Na Daugavpils hadden we er al twee fietsdagen opzitten en met de bijkomende twintig kilometer tot Labanoras was een rustdag gerechtvaardigd. Wegens gebrek aan campings hadden we ons oog laten vallen op een hotelletje in het centrum van het dorp. De ooievaar die zonder veel argwaan in de voortuin ronddoolde deed reeds vermoeden dat het hier niet meteen de zoete inval was en we kregen gelijk. We hadden nog slechts tien euro op zak en het hotel/restaurant aanvaardde geen bankkaarden. Bovendien vonden we vijfenveertig euro voor een kamer exclusief ontbijt een beetje veel.
We reden terug de bossen in en passeerden enkele dorpjes die veel weg hadden van prehistorische nederzettingen. Aan een verlaten huis aten we op een bankje onze lunch op en vervloekten we de vele wolken die de zomerzon volledig hadden opgeslorpt.
Nadat we onze flessen deze maal zelf vulden aan een waterput doken we het Labanoras Regional Park in. Dit was misschien wel het mooiste stukje Baltics dat we tot nu toe hadden gezien. In een prachtig merengebied was het over onverharde paden fenomenaal mooi fietsen. Onze snelheid ging de dieperik in, maar tegen het tempo van een sportieve wandelaar hadden we de mogelijkheid om onze ogen goed de kost te geven. Naast al het natuurschoon viel spijtig genoeg de afwezigheid van wildlife op… of toch de afwezigheid van wildlife binnen ons gezichtsveld.
Tussen twee regionale parken in kregen we het door de wind en de pittige heuveltjes even knap lastig, maar een klein winkeltje bracht net op tijd redding. Een frisco met echte Belgische chocolade en karamel bracht ons er weer helemaal bovenop en twee biertjes, een lat chocolade als dessert en melk ter ondersteuning van de muesli de volgende ochtend, fleurden onze achtertassen op.
In het Asvejos Regioninis Parkas gingen we op zoek naar een slaapplaats. Een eerste kampeerplekje lieten we wegens te veel zwerfvuil links liggen en onze charmes sloegen, ondanks ons perfect Litouws, nauwelijks aan bij de plaatselijke bevolking. Een ontgoocheling of drie later zetten we onze tent op aan een picknickbank.

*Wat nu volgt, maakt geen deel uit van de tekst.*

## src/lkv_pkg.sv

```systemverilog
`timescale 1ns / 1ps

package lkv_pkg;

	// Fixed port widths of the block.
	localparam int WORD_BITS  = 64;
	localparam int COUNT_BITS = 32;
	localparam int CMD_BITS   = 2;
	localparam int CAP_BITS   = 5;

	// Capacity register value after reset.
	localparam logic [CAP_BITS-1:0] CAPACITY_RESET = 5'd16;

	// Operation codes carried in the command field.
	typedef enum logic [CMD_BITS-1:0] {
		CMD_GET    = 2'd0,
		CMD_PUT    = 2'd1,
		CMD_DELETE = 2'd2
	} command_t;

	// Sequencer states.
	typedef enum logic [2:0] {
		ST_IDLE,
		ST_SEARCH,
		ST_APPLY,
		ST_INSERT,
		ST_FINISH
	} state_t;

	// Step commands from the controller to the datapath.
	typedef struct packed {
		logic load_item;
		logic search;
		logic apply;
		logic insert;
		logic respond;
	} dp_cmd_t;

	// Status from the datapath to the controller.
	typedef struct packed {
		logic need_insert;
		logic out_free;
	} dp_status_t;

endpackage

```

## src/lkv_ram.sv

```systemverilog
`timescale 1ns / 1ps

module lkv_ram #(
	parameter int WIDTH = 64,
	parameter int DEPTH = 16
) (
	input  logic                                   clk,
	input  logic                                   we,
	input  logic [(DEPTH > 1 ? $clog2(DEPTH) : 1)-1:0] waddr,
	input  logic [WIDTH-1:0]                       wdata,
	input  logic                                   re,
	input  logic [(DEPTH > 1 ? $clog2(DEPTH) : 1)-1:0] raddr,
	output logic [WIDTH-1:0]                       rdata
);

	logic [WIDTH-1:0] mem_q [DEPTH];
	logic [WIDTH-1:0] rdata_q;

	// One write port and one registered read port.
	always_ff @(posedge clk) begin
		if (we) begin
			mem_q[waddr] <= wdata;
		end
		if (re) begin
			rdata_q <= mem_q[raddr];
		end
	end

	assign rdata = rdata_q;

endmodule

```

## src/lkv_ctrl.sv

```systemverilog
`timescale 1ns / 1ps

module lkv_ctrl (
	input  logic                 clk,
	input  logic                 arst_n,
	input  logic                 in_valid,
	output logic                 in_ready,
	input  lkv_pkg::dp_status_t  status,
	output lkv_pkg::dp_cmd_t     cmd
);

	import lkv_pkg::*;

	state_t state_q;
	state_t state_d;

	// State register.
	always_ff @(posedge clk or negedge arst_n) begin
		if (!arst_n) begin
			state_q <= ST_IDLE;
		end else begin
			state_q <= state_d;
		end
	end

	// Next state and datapath step commands.
	always_comb begin
		state_d  = state_q;
		cmd      = '0;
		in_ready = 1'b0;
		case (state_q)
			ST_IDLE: begin
				in_ready = 1'b1;
				if (in_valid) begin
					cmd.load_item = 1'b1;
					state_d       = ST_SEARCH;
				end
			end
			ST_SEARCH: begin
				cmd.search = 1'b1;
				state_d    = ST_APPLY;
			end
			ST_APPLY: begin
				cmd.apply = 1'b1;
				state_d   = status.need_insert ? ST_INSERT : ST_FINISH;
			end
			ST_INSERT: begin
				cmd.insert = 1'b1;
				state_d    = ST_FINISH;
			end
			ST_FINISH: begin
				if (status.out_free) begin
					cmd.respond = 1'b1;
					state_d     = ST_IDLE;
				end
			end
			default: begin
				state_d = ST_IDLE;
			end
		endcase
	end

endmodule

```

## src/lkv_datapath.sv

```systemverilog
`timescale 1ns / 1ps

module lkv_datapath #(
	parameter int ENTRIES    = 16,
	parameter int KEY_BITS   = 64,
	parameter int VALUE_BITS = 64
) (
	input  logic                              clk,
	input  logic                              arst_n,
	input  lkv_pkg::dp_cmd_t                  cmd,
	output lkv_pkg::dp_status_t               status,
	input  logic                              cfg_write_en,
	input  logic [lkv_pkg::CAP_BITS-1:0]      cfg_write_data,
	input  logic [lkv_pkg::CMD_BITS-1:0]      command,
	input  logic [lkv_pkg::WORD_BITS-1:0]     key,
	input  logic [lkv_pkg::WORD_BITS-1:0]     value,
	output logic                              out_valid,
	input  logic                              out_ready,
	output logic                              hit,
	output logic [lkv_pkg::WORD_BITS-1:0]     read_value,
	output logic [lkv_pkg::COUNT_BITS-1:0]    hit_total,
	output logic [lkv_pkg::COUNT_BITS-1:0]    miss_total
);

	import lkv_pkg::*;

	localparam int IDX_W = (ENTRIES > 1) ? $clog2(ENTRIES) : 1;
	localparam int OCC_W = $clog2(ENTRIES + 1);
	localparam int CMP_W = (OCC_W > CAP_BITS) ? OCC_W : CAP_BITS;

	// Item being worked on.
	logic [CMD_BITS-1:0]   cmd_q;
	logic [KEY_BITS-1:0]   key_q;
	logic [VALUE_BITS-1:0] value_q;

	// Entry table: keys, valid bits and recency ranks (0 is most recent).
	logic [KEY_BITS-1:0] entry_key_q [ENTRIES];
	logic [ENTRIES-1:0]  valid_q;
	logic [ENTRIES-1:0]  valid_d;
	logic [IDX_W-1:0]    rank_q [ENTRIES];
	logic [IDX_W-1:0]    rank_d [ENTRIES];
	logic [OCC_W-1:0]    occ_q;
	logic [OCC_W-1:0]    occ_d;

	logic [CAP_BITS-1:0]   capacity_q;
	logic [COUNT_BITS-1:0] hits_q;
	logic [COUNT_BITS-1:0] misses_q;

	// Search results.
	logic [ENTRIES-1:0] match_d;
	logic [ENTRIES-1:0] match_q;
	logic               found_q;

	logic [IDX_W-1:0] sel_idx;
	logic [IDX_W-1:0] sel_rank;
	logic [IDX_W-1:0] free_idx;
	logic [CMP_W-1:0] cap_wide;
	logic [OCC_W-1:0] cap_sat;
	logic [OCC_W-1:0] keep;

	logic                  is_get;
	logic                  is_put;
	logic                  is_delete;
	logic                  ram_we;
	logic [IDX_W-1:0]      ram_waddr;
	logic                  ram_re;
	logic [VALUE_BITS-1:0] ram_rdata;

	// Result register.
	logic                  out_valid_q;
	logic                  hit_q;
	logic [WORD_BITS-1:0]  read_value_q;
	logic [COUNT_BITS-1:0] hit_total_q;
	logic [COUNT_BITS-1:0] miss_total_q;

	assign is_get    = (cmd_q == CMD_GET);
	assign is_put    = (cmd_q == CMD_PUT);
	assign is_delete = (cmd_q == CMD_DELETE);

	// Capacity saturated at the table depth, and the count kept by a trim.
	assign cap_wide = (CMP_W'(capacity_q) > CMP_W'(ENTRIES)) ? CMP_W'(ENTRIES)
	                                                         : CMP_W'(capacity_q);
	assign cap_sat  = OCC_W'(cap_wide);
	assign keep     = (cap_sat == '0) ? '0 : cap_sat - OCC_W'(1);

	// Parallel key compare against every valid entry.
	always_comb begin
		for (int i = 0; i < ENTRIES; i++) begin
			match_d[i] = valid_q[i] && (entry_key_q[i] == key_q);
		end
	end

	// Keys are unique, so the match vector is one-hot or empty.
	always_comb begin
		sel_idx  = '0;
		sel_rank = '0;
		for (int i = 0; i < ENTRIES; i++) begin
			if (match_q[i]) begin
				sel_idx  = sel_idx | IDX_W'(i);
				sel_rank = sel_rank | rank_q[i];
			end
		end
	end

	// Lowest free entry for an insert.
	always_comb begin
		free_idx = '0;
		for (int i = ENTRIES - 1; i >= 0; i--) begin
			if (!valid_q[i]) begin
				free_idx = IDX_W'(i);
			end
		end
	end

	// Valid, rank and occupancy updates for promote, remove, trim and insert.
	always_comb begin
		valid_d = valid_q;
		rank_d  = rank_q;
		occ_d   = occ_q;
		if (cmd.apply && found_q) begin
			if (is_get || is_put) begin
				for (int i = 0; i < ENTRIES; i++) begin
					if (valid_q[i] && (rank_q[i] < sel_rank)) begin
						rank_d[i] = rank_q[i] + IDX_W'(1);
					end
				end
				rank_d[sel_idx] = '0;
			end else if (is_delete) begin
				for (int i = 0; i < ENTRIES; i++) begin
					if (valid_q[i] && (rank_q[i] > sel_rank)) begin
						rank_d[i] = rank_q[i] - IDX_W'(1);
					end
				end
				valid_d[sel_idx] = 1'b0;
				rank_d[sel_idx]  = '0;
				occ_d            = occ_q - OCC_W'(1);
			end
		end else if (cmd.apply && is_put && (occ_q >= cap_sat)) begin
			// Evict every entry ranked at or beyond the kept count at once.
			for (int i = 0; i < ENTRIES; i++) begin
				if (valid_q[i] && (OCC_W'(rank_q[i]) >= keep)) begin
					valid_d[i] = 1'b0;
					rank_d[i]  = '0;
				end
			end
			occ_d = keep;
		end else if (cmd.insert) begin
			for (int i = 0; i < ENTRIES; i++) begin
				if (valid_q[i]) begin
					rank_d[i] = rank_q[i] + IDX_W'(1);
				end
			end
			valid_d[free_idx] = 1'b1;
			rank_d[free_idx]  = '0;
			occ_d             = occ_q + OCC_W'(1);
		end
	end

	// Control state with reset.
	always_ff @(posedge clk or negedge arst_n) begin
		if (!arst_n) begin
			valid_q     <= '0;
			occ_q       <= '0;
			capacity_q  <= CAPACITY_RESET;
			hits_q      <= '0;
			misses_q    <= '0;
			out_valid_q <= 1'b0;
			for (int i = 0; i < ENTRIES; i++) begin
				rank_q[i] <= '0;
			end
		end else begin
			valid_q <= valid_d;
			occ_q   <= occ_d;
			rank_q  <= rank_d;
			if (cfg_write_en) begin
				capacity_q <= cfg_write_data;
			end
			if (cmd.apply && is_get) begin
				if (found_q) begin
					hits_q <= hits_q + COUNT_BITS'(1);
				end else begin
					misses_q <= misses_q + COUNT_BITS'(1);
				end
			end
			if (cmd.respond) begin
				out_valid_q <= 1'b1;
			end else if (out_ready) begin
				out_valid_q <= 1'b0;
			end
		end
	end

	// Payload registers.
	always_ff @(posedge clk) begin
		if (cmd.load_item) begin
			cmd_q   <= command;
			key_q   <= key[KEY_BITS-1:0];
			value_q <= value[VALUE_BITS-1:0];
		end
		if (cmd.search) begin
			match_q <= match_d;
			found_q <= |match_d;
		end
		if (cmd.insert) begin
			entry_key_q[free_idx] <= key_q;
		end
		if (cmd.respond) begin
			hit_q        <= found_q && (is_get || is_put || is_delete);
			read_value_q <= (is_get && found_q) ? WORD_BITS'(ram_rdata) : '0;
			hit_total_q  <= hits_q;
			miss_total_q <= misses_q;
		end
	end

	// Value store port control.
	assign ram_we    = (cmd.apply && is_put && found_q) || cmd.insert;
	assign ram_waddr = cmd.insert ? free_idx : sel_idx;
	assign ram_re    = cmd.apply && is_get && found_q;

	lkv_ram #(
		.WIDTH (VALUE_BITS),
		.DEPTH (ENTRIES)
	) u_value_ram (
		.clk   (clk),
		.we    (ram_we),
		.waddr (ram_waddr),
		.wdata (value_q),
		.re    (ram_re),
		.raddr (sel_idx),
		.rdata (ram_rdata)
	);

	// Status back to the controller.
	assign status.need_insert = is_put && !found_q && (cap_sat != '0);
	assign status.out_free    = !out_valid_q || out_ready;

	assign out_valid  = out_valid_q;
	assign hit        = hit_q;
	assign read_value = read_value_q;
	assign hit_total  = hit_total_q;
	assign miss_total = miss_total_q;

endmodule

```

## src/lru_key_value_cache.sv

```systemverilog
`timescale 1ns / 1ps

// Fully associative key-value cache with least-recently-used replacement.
// Each input beat is a get, put or delete; each produces exactly one result
// beat with the hit flag, the value read by a get hit and the running get hit
// and miss counts. A sequencer takes one item at a time: capture, a parallel
// key compare over all entries, an update step, and a respond step that
// loads the result register. A put of a new key into a nonzero capacity adds
// an insert step after the update step, which evicts first if the table is at
// capacity. The result register holds one finished beat. The next item is
// accepted in the cycle after the result is loaded, and the respond step
// waits only while an earlier result is still unread. Values live in a RAM
// with a registered read; keys, valid bits and recency ranks live in
// flip-flops, so no clearing pass is needed. The capacity register may be
// written only while the block is idle.
module lru_key_value_cache #(
	parameter int ENTRIES    = 16,
	parameter int KEY_BITS   = 64,
	parameter int VALUE_BITS = 64
) (
	input  logic                           clk,
	input  logic                           arst_n,
	input  logic                           cfg_write_en,
	input  logic [lkv_pkg::CAP_BITS-1:0]   cfg_write_data,
	input  logic                           in_valid,
	output logic                           in_ready,
	input  logic [lkv_pkg::CMD_BITS-1:0]   command,
	input  logic [lkv_pkg::WORD_BITS-1:0]  key,
	input  logic [lkv_pkg::WORD_BITS-1:0]  value,
	output logic                           out_valid,
	input  logic                           out_ready,
	output logic                           hit,
	output logic [lkv_pkg::WORD_BITS-1:0]  read_value,
	output logic [lkv_pkg::COUNT_BITS-1:0] hit_total,
	output logic [lkv_pkg::COUNT_BITS-1:0] miss_total
);

	import lkv_pkg::*;

	dp_cmd_t    dp_cmd;
	dp_status_t dp_status;

	// Sequencer.
	lkv_ctrl u_ctrl (
		.clk      (clk),
		.arst_n   (arst_n),
		.in_valid (in_valid),
		.in_ready (in_ready),
		.status   (dp_status),
		.cmd      (dp_cmd)
	);

	// Entry table, value store and result register.
	lkv_datapath #(
		.ENTRIES    (ENTRIES),
		.KEY_BITS   (KEY_BITS),
		.VALUE_BITS (VALUE_BITS)
	) u_datapath (
		.clk            (clk),
		.arst_n         (arst_n),
		.cmd            (dp_cmd),
		.status         (dp_status),
		.cfg_write_en   (cfg_write_en),
		.cfg_write_data (cfg_write_data),
		.command        (command),
		.key            (key),
		.value          (value),
		.out_valid      (out_valid),
		.out_ready      (out_ready),
		.hit            (hit),
		.read_value     (read_value),
		.hit_total      (hit_total),
		.miss_total     (miss_total)
	);

endmodule

```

De noedels die sinds Noorwegen als noodrantsoen in onze fietszakken zaten smaakten, in combinatie met de overschot van de noten en vruchten van de salade een paar dagen eerder, verrassend goed.
Met nog slechts vijfenvijftig kilometer en zes dagen tot onze vlucht in Vilnius hadden we tijd op overschot. We hoopten dan ook dat we de volgende dag op een leuk ho(s)telletje zouden stoten zodat we de spieren nog wat rust konden gunnen.